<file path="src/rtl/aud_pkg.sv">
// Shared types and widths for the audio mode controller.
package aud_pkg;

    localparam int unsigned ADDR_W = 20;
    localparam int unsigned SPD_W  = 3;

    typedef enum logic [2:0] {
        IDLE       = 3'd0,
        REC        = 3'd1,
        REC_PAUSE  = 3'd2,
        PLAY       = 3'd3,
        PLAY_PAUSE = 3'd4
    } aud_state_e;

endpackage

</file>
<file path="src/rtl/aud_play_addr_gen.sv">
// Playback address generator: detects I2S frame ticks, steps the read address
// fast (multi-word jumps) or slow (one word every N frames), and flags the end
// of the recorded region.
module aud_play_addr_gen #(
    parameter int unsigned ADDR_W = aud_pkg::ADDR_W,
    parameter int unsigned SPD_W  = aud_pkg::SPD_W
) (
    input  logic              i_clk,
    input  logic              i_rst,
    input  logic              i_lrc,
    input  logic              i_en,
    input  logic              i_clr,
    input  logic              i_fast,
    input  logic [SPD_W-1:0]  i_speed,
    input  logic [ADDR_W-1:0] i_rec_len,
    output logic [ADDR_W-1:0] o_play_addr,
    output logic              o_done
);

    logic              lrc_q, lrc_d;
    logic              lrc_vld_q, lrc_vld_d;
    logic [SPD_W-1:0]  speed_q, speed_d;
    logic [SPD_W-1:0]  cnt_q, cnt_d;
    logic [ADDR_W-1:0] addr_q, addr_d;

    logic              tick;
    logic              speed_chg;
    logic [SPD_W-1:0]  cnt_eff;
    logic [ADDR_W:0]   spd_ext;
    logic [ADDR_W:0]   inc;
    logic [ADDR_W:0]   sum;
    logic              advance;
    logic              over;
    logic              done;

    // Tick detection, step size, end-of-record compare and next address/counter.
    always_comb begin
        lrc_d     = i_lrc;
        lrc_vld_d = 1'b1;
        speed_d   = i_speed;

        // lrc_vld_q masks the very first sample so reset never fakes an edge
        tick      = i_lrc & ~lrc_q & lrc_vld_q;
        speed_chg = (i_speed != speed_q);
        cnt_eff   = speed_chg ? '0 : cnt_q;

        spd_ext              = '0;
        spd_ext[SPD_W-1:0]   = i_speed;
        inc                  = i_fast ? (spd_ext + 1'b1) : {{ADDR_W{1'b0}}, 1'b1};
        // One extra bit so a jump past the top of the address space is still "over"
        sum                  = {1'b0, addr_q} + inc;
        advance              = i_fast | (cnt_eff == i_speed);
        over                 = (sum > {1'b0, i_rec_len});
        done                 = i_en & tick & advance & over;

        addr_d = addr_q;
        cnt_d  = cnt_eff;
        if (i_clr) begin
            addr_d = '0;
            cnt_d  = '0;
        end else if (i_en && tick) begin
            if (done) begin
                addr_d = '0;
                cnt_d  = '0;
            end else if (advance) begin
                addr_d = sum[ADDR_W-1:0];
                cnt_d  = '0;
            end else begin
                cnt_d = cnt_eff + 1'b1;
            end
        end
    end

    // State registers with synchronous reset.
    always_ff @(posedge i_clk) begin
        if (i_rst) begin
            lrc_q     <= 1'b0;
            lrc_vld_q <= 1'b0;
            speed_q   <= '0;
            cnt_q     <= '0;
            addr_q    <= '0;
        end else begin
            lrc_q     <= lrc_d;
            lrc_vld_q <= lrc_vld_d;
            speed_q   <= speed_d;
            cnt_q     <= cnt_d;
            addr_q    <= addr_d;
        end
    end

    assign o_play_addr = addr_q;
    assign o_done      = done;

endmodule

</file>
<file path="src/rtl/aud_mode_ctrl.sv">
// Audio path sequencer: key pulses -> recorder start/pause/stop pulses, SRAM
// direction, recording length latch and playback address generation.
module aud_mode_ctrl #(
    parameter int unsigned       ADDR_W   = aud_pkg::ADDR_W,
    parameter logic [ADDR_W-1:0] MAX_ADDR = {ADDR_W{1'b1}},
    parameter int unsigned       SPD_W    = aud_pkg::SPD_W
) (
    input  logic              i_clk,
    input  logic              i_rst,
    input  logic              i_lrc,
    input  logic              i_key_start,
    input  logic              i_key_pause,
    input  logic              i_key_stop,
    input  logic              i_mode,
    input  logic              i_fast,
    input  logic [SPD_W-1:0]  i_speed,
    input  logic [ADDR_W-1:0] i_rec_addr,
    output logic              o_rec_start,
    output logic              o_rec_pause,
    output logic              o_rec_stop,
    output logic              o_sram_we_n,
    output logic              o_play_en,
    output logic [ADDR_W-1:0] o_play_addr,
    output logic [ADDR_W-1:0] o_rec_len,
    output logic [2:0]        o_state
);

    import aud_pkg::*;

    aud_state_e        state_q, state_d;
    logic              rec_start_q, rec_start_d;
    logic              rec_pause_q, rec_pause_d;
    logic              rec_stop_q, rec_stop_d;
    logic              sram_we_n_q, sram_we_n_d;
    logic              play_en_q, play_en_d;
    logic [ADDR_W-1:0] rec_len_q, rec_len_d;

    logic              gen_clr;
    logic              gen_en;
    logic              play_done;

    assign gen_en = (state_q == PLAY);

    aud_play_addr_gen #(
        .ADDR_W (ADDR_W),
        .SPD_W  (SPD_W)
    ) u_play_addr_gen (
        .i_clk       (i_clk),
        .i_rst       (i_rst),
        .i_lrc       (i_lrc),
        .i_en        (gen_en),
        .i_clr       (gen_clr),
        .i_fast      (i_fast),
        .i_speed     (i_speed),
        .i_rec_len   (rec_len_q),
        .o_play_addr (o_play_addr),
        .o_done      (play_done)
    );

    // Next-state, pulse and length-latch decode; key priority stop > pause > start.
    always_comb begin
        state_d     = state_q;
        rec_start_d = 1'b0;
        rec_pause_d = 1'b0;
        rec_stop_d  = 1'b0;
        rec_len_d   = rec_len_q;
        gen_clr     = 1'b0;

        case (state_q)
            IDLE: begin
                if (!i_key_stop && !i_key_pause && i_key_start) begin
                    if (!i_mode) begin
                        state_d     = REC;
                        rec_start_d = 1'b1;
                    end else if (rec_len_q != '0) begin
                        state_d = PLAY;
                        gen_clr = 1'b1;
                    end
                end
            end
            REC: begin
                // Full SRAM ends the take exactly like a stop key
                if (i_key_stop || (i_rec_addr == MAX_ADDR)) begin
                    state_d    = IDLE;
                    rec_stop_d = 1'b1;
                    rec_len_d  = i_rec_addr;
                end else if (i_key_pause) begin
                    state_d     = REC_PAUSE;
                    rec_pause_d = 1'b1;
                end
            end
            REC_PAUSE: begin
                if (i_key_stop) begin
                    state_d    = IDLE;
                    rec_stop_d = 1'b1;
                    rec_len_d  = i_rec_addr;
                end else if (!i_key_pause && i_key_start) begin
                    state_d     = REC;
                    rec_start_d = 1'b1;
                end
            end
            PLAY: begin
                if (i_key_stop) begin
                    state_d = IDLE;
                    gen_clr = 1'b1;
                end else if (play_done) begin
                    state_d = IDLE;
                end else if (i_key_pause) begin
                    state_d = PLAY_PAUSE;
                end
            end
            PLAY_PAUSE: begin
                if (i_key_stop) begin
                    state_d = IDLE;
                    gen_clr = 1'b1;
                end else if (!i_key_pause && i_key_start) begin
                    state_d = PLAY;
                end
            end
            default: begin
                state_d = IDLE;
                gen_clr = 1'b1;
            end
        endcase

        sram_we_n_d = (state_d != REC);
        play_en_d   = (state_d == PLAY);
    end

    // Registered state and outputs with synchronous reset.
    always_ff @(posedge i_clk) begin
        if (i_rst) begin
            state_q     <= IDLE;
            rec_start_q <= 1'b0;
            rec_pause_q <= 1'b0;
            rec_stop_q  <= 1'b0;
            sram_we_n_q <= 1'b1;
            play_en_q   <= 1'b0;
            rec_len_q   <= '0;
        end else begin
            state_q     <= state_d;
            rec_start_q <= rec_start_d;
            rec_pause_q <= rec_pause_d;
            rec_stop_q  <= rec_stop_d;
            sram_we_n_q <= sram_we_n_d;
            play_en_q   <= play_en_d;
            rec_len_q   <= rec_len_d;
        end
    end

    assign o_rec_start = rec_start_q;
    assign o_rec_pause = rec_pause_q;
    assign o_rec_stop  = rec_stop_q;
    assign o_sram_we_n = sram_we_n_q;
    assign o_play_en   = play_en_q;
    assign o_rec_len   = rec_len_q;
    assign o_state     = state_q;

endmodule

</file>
_ _ _ _ _
_Task:_
Lines from the beginning of the data above through the line containing "flags the end" are to be returned exactly, and no others.

_Result:_
<file path="src/rtl/aud_pkg.sv">
// Shared types and widths for the audio mode controller.
package aud_pkg;

    localparam int unsigned ADDR_W = 20;
    localparam int unsigned SPD_W  = 3;

    typedef enum logic [2:0] {
        IDLE       = 3'd0,
        REC        = 3'd1,
        REC_PAUSE  = 3'd2,
        PLAY       = 3'd3,
        PLAY_PAUSE = 3'd4
    } aud_state_e;

endpackage

</file>
<file path="src/rtl/aud_play_addr_gen.sv">
// Playback address generator: detects I2S frame ticks, steps the read address
// fast (multi-word jumps) or slow (one word every N frames), and flags the end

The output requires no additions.